The ER doctors gave him a shot of morphine and suggested he take Tylenol. Through a nurse assistant, the surgeon also had prescribed Tramadol, less potent and dangerous than oxycodone. Stew still feels some pain, but none of the scary effects of the oxycodone.
It was baffling to me how a drug with such nasty side effects could be pleasurable much less become addictive. But apparently, people with horrible pain may have no other alternative, and the drug’s effects vary from person to person. In some, perhaps most, people, it lessens the pain without any ancillary problems.
It’s even harder to fathom how 76 billion (that’s billions with “b“) opioid-related pills were sold in the U.S. between 2006 and 2012 without much public alarm. Perhaps mega-profits and greed gummed up the ethical gears of the medical-industrial complex.
During this episode’s ups and downs, the Medicare system has worked flawlessly. Stew registered during his first visit with the surgeon, and from there on all services have been provided, including at-home physical therapy, with no questions asked except for the signing of consent forms for various procedures.
Imagine if Bernie Sanders got his wish of Medicare for everyone. Imagine a tooth fairy too.

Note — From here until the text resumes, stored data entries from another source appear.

--- config.mk ---
export PLATFORM = sky130hd
export DESIGN_NAME = bp_me_wormhole_packet_deserializer
export DESIGN_NICKNAME = d
export VERILOG_FILES = /design/src/rtl/bp_me_wormhole_packet_deserializer_pkg.sv /design/src/rtl/bp_me_wormhole_packet_deserializer_flit_collector.sv /design/src/rtl/bp_me_wormhole_packet_deserializer.sv
export SDC_FILE = /design/constraint.sdc
export NUM_CORES = 1
export LEC_CHECK = 0
export ABC_AREA = 1
export BUFFER_PORTS_ARGS = -buffer_cell sky130_fd_sc_hd__buf_2
export CELL_PAD_IN_SITES_DETAIL_PLACEMENT = 0
export CELL_PAD_IN_SITES_GLOBAL_PLACEMENT = 2
export CORE_MARGIN = 4
export CORE_UTILIZATION = 27
export CTS_BUF_LIST = sky130_fd_sc_hd__clkbuf_8 sky130_fd_sc_hd__clkbuf_16
export DETAILED_ROUTE_END_ITERATION = 10
export GPL_TIMING_DRIVEN = 0
export HOLD_SLACK_MARGIN = 0.15
export PLACE_DENSITY = 0.8
export SYNTH_ARGS = -nofsm -noshare
export SYNTH_HDL_FRONTEND = slang
export SYNTH_SLANG_ARGS = --single-unit
--- constraint.sdc ---
create_clock -name clk_i -period 1.7 [get_ports clk_i]
set_clock_uncertainty 0.2 [all_clocks]
set_input_delay 0.255 -clock clk_i [delete_from_list [all_inputs] [get_ports clk_i]]
set_output_delay 0.255 -clock clk_i [all_outputs]
set_load 0.05 [all_outputs]
--- src/rtl/bp_me_wormhole_packet_deserializer_pkg.sv ---
// Shared wormhole network definitions: header layout macro, FSM states and
// the header/payload-offset helpers used by both encode and decode endpoints.
`ifndef BP_ME_WORMHOLE_HEADER_MACROS
`define BP_ME_WORMHOLE_HEADER_MACROS
`define DECLARE_BP_ME_WORMHOLE_HEADER_S(x_w, y_w, len_w, name) \
  typedef struct packed { \
    logic [len_w-1:0] len; \
    logic [y_w-1:0]   y; \
    logic [x_w-1:0]   x; \
  } name
`endif

package bp_me_wormhole_packet_deserializer_pkg;

  typedef enum logic [1:0] {
    e_ready,
    e_collect,
    e_output
  } deser_state_e;

  function automatic int unsigned wormhole_header_width(input int unsigned x_w,
                                                        input int unsigned y_w,
                                                        input int unsigned len_w);
    return x_w + y_w + len_w;
  endfunction

  // The payload sits directly above the header in the reassembled packet.
  function automatic int unsigned wormhole_payload_offset(input int unsigned x_w,
                                                          input int unsigned y_w,
                                                          input int unsigned len_w);
    return wormhole_header_width(x_w, y_w, len_w);
  endfunction

endpackage

--- src/rtl/bp_me_wormhole_packet_deserializer_flit_collector.sv ---
// Packet buffer and flit slot counter; slot 0 is the header flit, flits past
// the buffer capacity are dropped while the count still advances to len.
module bp_me_wormhole_flit_collector #(
  parameter int unsigned flit_width_p   = 32,
  parameter int unsigned max_num_flit_p = 4,
  parameter int unsigned len_width_p    = 2
) (
  input  logic                                     clk_i,
  input  logic                                     reset_i,
  input  logic                                     hdr_v_i,
  input  logic                                     body_v_i,
  input  logic [len_width_p-1:0]                   len_i,
  input  logic [flit_width_p-1:0]                  flit_i,
  output logic                                     last_o,
  output logic [max_num_flit_p*flit_width_p-1:0]   data_o
);

  logic [len_width_p-1:0]                 cnt_r;
  logic [max_num_flit_p*flit_width_p-1:0] buf_r;

  always_ff @(posedge clk_i or negedge reset_i) begin
    if (!reset_i) begin
      cnt_r <= '0;
      buf_r <= '0;
    end else if (hdr_v_i) begin
      buf_r                    <= '0;
      buf_r[flit_width_p-1:0]  <= flit_i;
      cnt_r                    <= len_width_p'(1);
    end else if (body_v_i) begin
      for (int unsigned k = 1; k < max_num_flit_p; k++) begin
        if (32'(cnt_r) == k) buf_r[k*flit_width_p +: flit_width_p] <= flit_i;
      end
      if (!last_o) cnt_r <= cnt_r + 1'b1;
    end
  end

  assign last_o = (cnt_r == len_i);
  assign data_o = buf_r;

endmodule

--- src/rtl/bp_me_wormhole_packet_deserializer.sv ---
// CCE-side wormhole endpoint: reassembles header-on-LSB flits into one packet,
// strips the x/y/len header and hands the payload out over valid/ready.
module bp_me_wormhole_packet_deserializer
  import bp_me_wormhole_packet_deserializer_pkg::*;
#(
  parameter int unsigned x_cord_width_p  = 4,
  parameter int unsigned y_cord_width_p  = 4,
  parameter int unsigned len_width_p     = 2,
  parameter int unsigned flit_width_p    = 32,
  parameter int unsigned max_num_flit_p  = 4,
  parameter int unsigned payload_width_p = 118
) (
  input  logic                       clk_i,
  input  logic                       reset_i,
  input  logic [x_cord_width_p-1:0]  my_x_i,
  input  logic [y_cord_width_p-1:0]  my_y_i,
  input  logic [flit_width_p-1:0]    flit_i,
  input  logic                       flit_v_i,
  output logic                       flit_ready_o,
  output logic [payload_width_p-1:0] data_o,
  output logic                       v_o,
  input  logic                       ready_i,
  output logic                       dest_mismatch_o,
  output logic                       overflow_o
);

  localparam int unsigned hdr_width_lp =
    wormhole_header_width(x_cord_width_p, y_cord_width_p, len_width_p);
  localparam int unsigned offset_lp =
    wormhole_payload_offset(x_cord_width_p, y_cord_width_p, len_width_p);
  localparam int unsigned buf_width_lp = max_num_flit_p * flit_width_p;

  `DECLARE_BP_ME_WORMHOLE_HEADER_S(x_cord_width_p, y_cord_width_p, len_width_p, wormhole_header_s);

  wormhole_header_s       hdr;
  deser_state_e           state_r, state_n;
  logic [len_width_p-1:0] len_r;
  logic                   mismatch_r, overflow_r;
  logic                   hdr_v, body_v, last;
  logic [buf_width_lp-1:0] buf_data;

  assign hdr    = flit_i[hdr_width_lp-1:0];
  assign hdr_v  = flit_v_i & flit_ready_o & (state_r == e_ready);
  assign body_v = flit_v_i & flit_ready_o & (state_r == e_collect);

  bp_me_wormhole_flit_collector #(
    .flit_width_p   (flit_width_p),
    .max_num_flit_p (max_num_flit_p),
    .len_width_p    (len_width_p)
  ) collector (
    .clk_i    (clk_i),
    .reset_i  (reset_i),
    .hdr_v_i  (hdr_v),
    .body_v_i (body_v),
    .len_i    (len_r),
    .flit_i   (flit_i),
    .last_o   (last),
    .data_o   (buf_data)
  );

  always_ff @(posedge clk_i or negedge reset_i) begin
    if (!reset_i) begin
      state_r    <= e_ready;
      len_r      <= '0;
      mismatch_r <= 1'b0;
      overflow_r <= 1'b0;
    end else begin
      state_r <= state_n;
      if (hdr_v) begin
        len_r      <= hdr.len;
        mismatch_r <= (hdr.x != my_x_i) || (hdr.y != my_y_i);
        if (32'(hdr.len) > max_num_flit_p - 1) overflow_r <= 1'b1;
      end
    end
  end

  always_comb begin
    state_n = state_r;
    case (state_r)
      e_ready:   if (hdr_v) state_n = (hdr.len == '0) ? e_output : e_collect;
      e_collect: if (body_v && last) state_n = e_output;
      e_output:  if (ready_i) state_n = e_ready;
      default:   state_n = e_ready;
    endcase
  end

  assign flit_ready_o    = reset_i & (state_r != e_output);
  assign v_o             = (state_r == e_output);
  assign data_o          = buf_data[offset_lp +: payload_width_p];
  assign dest_mismatch_o = mismatch_r;
  assign overflow_o      = overflow_r;

endmodule

==> impl_metrics.csv <==
group,metric,value,unit
die,initial_utilization,27.6,%
die,core,0.0228,mm2
detailed_routing,ant_nets,0,
power_and_ir_drop,switching_share,49.2,%
worst_hold_path,worstHoldPathType,"in2async",
finish,nFillCells,2345,
synthesis,netlist_instances,761,
critical_path,worstSetupEndpointType,"output port",
detailed_routing,first_pass_iters,4,
synthesis,synth_seq_cells,125,
die,std_cell_rows,55,
critical_path,cp-start-kind,"register",
detailed_routing,routed_via_density,4.04,
synthesis,yosysWarningCount,1,
finish,layout-drive-gt1-share,43.1,%
power_and_ir_drop,leakage,5.15,nW
timing,fin_ws,-53.0,ps
timing,slew_headroom,66.0,%
run,maxCapViolCount,0,
status,status,"finished with violations",
critical_path,crit_chain,"inv_4 > a21oi_4 > buf_6",
synthesis,synth_edf_count,0,
power_and_ir_drop,power_frac_seq,24.8,%
timing,rsz0062_at_grt,"yes",
synthesis,ys_async_sr_fraction,100,%
synthesis,ys.flop_type,"dfrtp_1",
finish,seq_area,0.00313,mm2
critical_path,reg2reg_from,"state_r[1]$_DFFE_PN0P_",
power_and_ir_drop,p_per_area,2360,mW/mm2
die,dieArea,0.0258,mm2
power_and_ir_drop,ir_worst_vdd,1.03,mV
finish,final_cells,1337,
critical_path,required,1240,ps
die,die_y,161,um
synthesis,netlist_area,0.00629,mm2
power_and_ir_drop,internal_power,11.1,mW
synthesis,syn_nets,808,
detailed_routing,drc_errors,0,
placed_design,gp_congestion,0.755,
placed_design,port_buffers,164,
clock_network,path_clk_slew,60,ps
finish,antenna_cells,0,
grt,grt.total_usage,14.9,%
power_and_ir_drop,comb_power_share,58.8,%
grt,grt_pass1_vias,5448,
detailed_routing,routed_wl,19.9,mm
clock_network,clockBufferDepth,2,
clock_network,tritoncts,"yes",
timing,hold-worst-slack,-439,ps
grt,grt_antenna_before_repair,0,
finish,syn_to_final_growth,47.2,%
detailed_routing,wl_per_cell,14.9,um
critical_path,crit_slowest_cell,"dfrtp_1",
grt,grt_pass1_wl,29.9,mm
clock_network,cts.sinks,125,
timing,period_minus_slack,1750,ps
clock_network,cts_buffers,17,
status,violations,"hold timing, setup timing",
timing,finalCritPeriodShare,103,%
critical_path,r2r-end,"collector.data_o[116]$_DFFE_PN0P_",
finish,final_nets,1060,
placed_design,dp_cells,1239,
detailed_routing,via_count,5405,
critical_path,slowest_delay,410,ps
clock_network,clk_latency,420,ps
clock_network,cts_root_buf,"clkbuf_16",
timing,finalHoldViolCount,125,
critical_path,path_class,"reg2out",
timing,setup_viol,64,
clock_network,htreeDepth,4,
critical_path,r2r_slack,-30,ps
power_and_ir_drop,netSwitchingPower,10.8,mW
synthesis,synth_area_per_cell,8.27,um2
finish,multi_input_area,0.00211,mm2
clock_network,ctsHoldBuffers,42,
timing,max_slew.worst_pin.slew,505,ps
critical_path,arrival,1300,ps
grt,overflow,0,
die,pin_count,166,
die,die_w,161,um
critical_path,rr_worst_depth,7,
synthesis,ys_types,26,
power_and_ir_drop,power_frac_clock,16.3,%
finish,final_core_util,40.6,%
synthesis,ys_seq_area_share,49.7,%
critical_path,critical_path.startpoint,"state_r[0]$_DFFE_PN0P_",
grt,grt_max_degree,78,
placed_design,hpwl,13.9,mm
detailed_routing,drtIter0Drc,269,
timing,fmax,570,MHz
critical_path,critical_path.max_fanout,4,
timing,slew_viol_final,0,
-- critical path: cells and delay by family, from the launching register on --
kind / cells / cell delay (ps)
AOI/OAI and AO/OA: 1 / 210
buffers and inverters: 2 / 260
DFF: 1 / 410
-- state kept, by name (all words and copies together), names as in the netlist --
name              flops
dest_mismatch_o       1
collector.cnt_r       2
collector.data_o    119
len_r                 1
state_r               2
-- synth_stat cells (2+ instances only) --
library cell / count / share of area, %
nand2_1: 291 / 17
dfrtp_1: 125 / 50
ha_1: 3 / 0.60
buf_6: 5 / 0.89
nand4_1: 2 / 0.20
nor2_4: 3 / 0.54
o21ai_0: 28 / 2.2
buf_1: 2 / 0.12
nand3_1: 7 / 0.56
buf_4: 126 / 15
buf_2: 11 / 0.88
a21oi_1: 2 / 0.16
inv_2: 2 / 0.12
clkbuf_1: 5 / 0.30
inv_1: 52 / 3.1
nor2_1: 12 / 0.72
xnor2_1: 2 / 0.28
clkbuf_2: 3 / 0.24
o21ai_1: 73 / 5.8
-- worst max-delay path by stage --
stage,endpoint,slack (ps),cells past startpoint
after floorplan,collector.data_o[53]$_DFFE_PN0P_,-130,7
after global placement,collector.data_o[28]$_DFFE_PN0P_,-2840,6
after detailed placement,collector.data_o[26]$_DFFE_PN0P_,-750,6
after CTS,flit_ready_o,-70,2
after global routing,collector.data_o[94]$_DFFE_PN0P_,-150,8
final,flit_ready_o,-50,3
-- kinds of logic (layout without fill, tap and decap cells) --
logic type / Yosys count / in the layout / synth area share, %
other cells: 1 / 1 / 0.0596
xor+xnor: 2 / 2 / 0.278
compound gates: 105 / 107 / 8.71
flops: 125 / 125 / 49.7
simple gates: 319 / 319 / 19.9
buf+inv: 206 / 467 / 20.7
fa+ha+maj: 3 / 3 / 0.597
-- through the flow --
stage / TNS, ps / hold slack [ps] / worst slack (ps) / power (mW) / area, um2
finish: -1080 / -439 / -53.0 / 21.9 / 9260
CTS: -680 / -429 / -72.8 / 21.4 / 8830
detailed placement: -72630 / 154 / -750 / 17.3 / 7540
global placement: -545320 / 261 / -2840 / 17.2 / 7510
global route: -8820 / -418 / -146 / 23.1 / 9260
floorplan: -7040 / -241 / -134 / 14.7 / 6290
-- power groups by stage --
stage          Sequential (mW)  Combinational (mW)  Clock [mW]
3_3_place_gp              5.36                11.9           0
2_1_floorplan             5.11                9.62           0
4_1_cts                   5.37                12.4        3.63
5_1_grt                   5.64                13.7        3.79
3_5_place_dp              5.39                11.9           0
6_report                  5.43                12.9        3.57
-- final cells by class --
| cell class | instances | share of cell area, % |
|---|---|---|
| clock inverter | 9 | 1.03 |
| buffer | 151 | 13.3 |
| multi-input combinational | 432 | 22.8 |
| tap | 313 | 4.23 |
| clock buffer | 21 | 5.19 |
| inverter | 54 | 2.24 |
| timing repair buffer | 232 | 17.4 |
| sequential | 125 | 33.8 |
-- metal layers --
metal | up-vias | GRT usage, % | wire length [um]
li1 | 2748 | - | -
met5 | - | 0 | 0
met4 | 0 | 4.58 | 366
met2 | 123 | 24.6 | 9440
met1 | 2507 | 19.6 | 9270
met3 | 27 | 3.46 | 840
-- cell usage in the layout (no fill, tap or decap), drive strengths merged, types with 2 or more instances in the layout --
| cell | count |
|---|---|
| xnor2 | 2 |
| ha | 3 |
| a21oi | 3 |
| nand4 | 2 |
| inv | 56 |
| buf | 332 |
| dlygate4sd3 | 42 |
| clkbuf | 30 |
| nor2 | 16 |
| bufinv | 2 |
| nand2 | 291 |
| dfrtp | 125 |
| nand3 | 8 |
| o21ai | 104 |
| clkinv | 4 |
-- repair_timing --
action / in CTS / in global routing
pin swaps: 4 / 12
setup endpoints to repair: 122 / 101
cloned: 2 / 10
buffers inserted: 10 / 6
gates resized for setup: 64 / 90
endpoints found under the hold margin: 250 / 125
No activity file was read; power rests on OpenSTA's default activity.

For me, this was also an unsettling preview of old age’s illnesses and infirmities, particularly as I watched Stew laboriously shuffle around using a walker during the first few days after the operation, and I had to take care of him. It was not an easy experience.
I’ve heard it said that 70 is the threshold of the road to old age. This may have been proof of that for Stew, 72, and Al, 71.
What goes on forward for us is anyone’s guess. My impulse is to keep traveling and doing things with renewed vigor, until whenever, rather that park the car at the curb.
One question is whether we would like to stay in Mexico until that whenever, or decamp to the U.S. But where? After 14 years in Mexico, the U.S. seems utterly foreign yet familiar.
San Antonio’s sky-high prices for everything definitely seem foreign, and so does the youth of people everywhere who give the city an energy—a vibe—definitely lacking from the nursing home feel of San Miguel, especially among expats.
For now, I’m not taking anything for granted.